The loss of respect for authority, the absence of belonging and the psychological anxieties cultural decadence breeds is more evident within the young who are more desperately in need of guidance and a disciplining power.

• Manifestations of cultural decline amongst the populace- disregard for authority, exaggerated autonomy, directionless undisciplined striving, anger and bitterness towards all forms of control, a lack of moral fibber and/or respect towards everything including self, the need to latch onto counterculture and cultish ideals to replace the old ones or a need to rediscover old institutional ideals, a distancing from the norm and a desire to paint themselves with the colors of revolt, a rampant pessimistic cynicism to excuse participation, self-hatred, indifference to political participation, absence of ambition, social parasitism and lethargy, an obsession with destructiveness, a grasping onto any firm ground no matter its absurdity, a superficial engagement with life, an inability to appreciate the joy of simple living.
All these are attestations of cultural decline.

• Institutionalisation- The institutional mind is characterized by a complete inability to function outside a domineering and authoritarian structure.
In sophisticated social structures the ordered predictability, relative safety and efficiency it imposes become addictive to its participants.
This addiction sometimes has effects on an individual’s daily habits and rituals where any source of chaos and disorderliness causes anxiety and stress.
As the sheltering environment of the social structure diminishes the primordial instinctual drives are rekindled within a body unable to tolerate them or defuse them because now it has been domesticated.

• Boredom is a by-product of social structure.
The mind, evolved for more unpredictable and stressful environments, must be diverted through surrogate means.
Excessive work, ubiquitous entertainment, available legal and illegal medications and sexual promiscuity are some of the alternative diverting methods.
Fatigue a placating mechanism where the mind is drained of its energies and leisure becomes a luxury to be earned.

• Deinstitutionalisation- As the bars rust and the walls crumble, through neglect, the guards become complacent and sleep in the shadows.
Those that were once shackled suddenly find themselves in the open air surrounded by horizons of direction.
This is when some turn back in horror and try to rebuild the very walls that kept them in before.
Some go mad and cannot deal with the solitude of independence and the responsibility of choice.
The rest turn desperately to one another for comfort. Through this new alliance they build stronger structures using the lessons of the past as a guide and become more efficient jailers.

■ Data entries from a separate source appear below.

### src/hw/rtl/pabp_pkg.sv
package pabp_pkg;

  // Fixed widths of the request and result fields
  localparam int CMD_W       = 3;
  localparam int THREAD_W    = 2;
  localparam int ADDR_W      = 10;
  localparam int SNAP_HIST_W = 8;
  localparam int SNAP_IDX_W  = 10;

  typedef enum logic [CMD_W-1:0] {
    CMD_LOOKUP     = 3'd0,
    CMD_UPDATE     = 3'd1,
    CMD_SQUASH     = 3'd2,
    CMD_BTB_UPDATE = 3'd3,
    CMD_UNCOND     = 3'd4
  } cmd_t;

  typedef enum logic [1:0] {
    ST_CLEAR,
    ST_IDLE,
    ST_HIST,
    ST_CTR
  } state_t;

  typedef struct packed {
    logic [CMD_W-1:0]       cmd;
    logic [THREAD_W-1:0]    thread;
    logic [ADDR_W-1:0]      branch_address;
    logic                   outcome_taken;
    logic                   was_squashed;
    logic [SNAP_HIST_W-1:0] snapshot_history;
    logic [SNAP_IDX_W-1:0]  snapshot_index;
  } req_t;

  typedef struct packed {
    logic hist_we;
    logic ctr_we;
    logic use_snap_index;
  } exec_ctrl_t;

endpackage
### src/hw/rtl/htfl_pkg.sv
// ----------------------------------------------------------------------------
// htfl_pkg
// Shared constants and codes of the handle table free-list allocator.
// ----------------------------------------------------------------------------
package htfl_pkg;

  localparam int TABLE_DEPTH   = 64;
  localparam int ADDRESS_WIDTH = 64;
  localparam int HANDLE_SPAN   = 64;
  localparam int HANDLE_W      = 6;
  localparam int OBJ_ADDR_W    = 64;

  localparam int CAPACITY = (TABLE_DEPTH < HANDLE_SPAN) ? TABLE_DEPTH : HANDLE_SPAN;
  localparam int IDX_W    = (CAPACITY > 1) ? $clog2(CAPACITY) : 1;
  localparam int LINK_W   = $clog2(CAPACITY + 1);

  localparam logic [LINK_W-1:0] EMPTY_MARK = LINK_W'(CAPACITY);

  typedef enum logic {
    CMD_ALLOC = 1'b0,
    CMD_FREE  = 1'b1
  } cmd_t;

  typedef enum logic [1:0] {
    ST_OK    = 2'd0,
    ST_FULL  = 2'd1,
    ST_RANGE = 2'd2,
    ST_FREE  = 2'd3
  } status_t;

endpackage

• Reason- The source of disillusionment and the loss of contentment can be found in the rebellious nature of reason.
It resists the incarceration of the body and the jurisdiction of instinct is questioned.

This conflict frees reason from the precinct of body but it then leaves it destitute scanning its surroundings for direction.

• Like all forms of resistance its success or failure is determined by its ability to conceal itself, by its ability to find fertile ground to grow in and its ability to adapt and alter strategies as the circumstances demand.
At times these strategies are more productively directed towards the self.

• The fate of every unpopular rebellion is that it becomes a caricature of itself and is mocked by all not touched by its spirit or its concerns.

• Schopenhauer believed that music was the purest expression of the underlying universal Will.
Given this very eloquent appraisal it would be easy to assume that the type of music an individual connects with most accurately represents the reverberations of his inner Will.
Consequently rebelliousness is most profoundly echoed through the angered energy and unyielding crescendo of the music it prefers.

glaucon
10-13-04, 11:49 PM
Yeah, but Schopenhauer was crazy. lol
OK, kidding aside, his whole philosphy was typically Rationalistic, yet disturbingly teleological; he loved to attribute meaning, and also to attribute a goal for that meaning.
Sadly mistaken methinks.

WANDERER
10-14-04, 06:52 AM
Isn’t it the job of the mind to offer goals and meanings?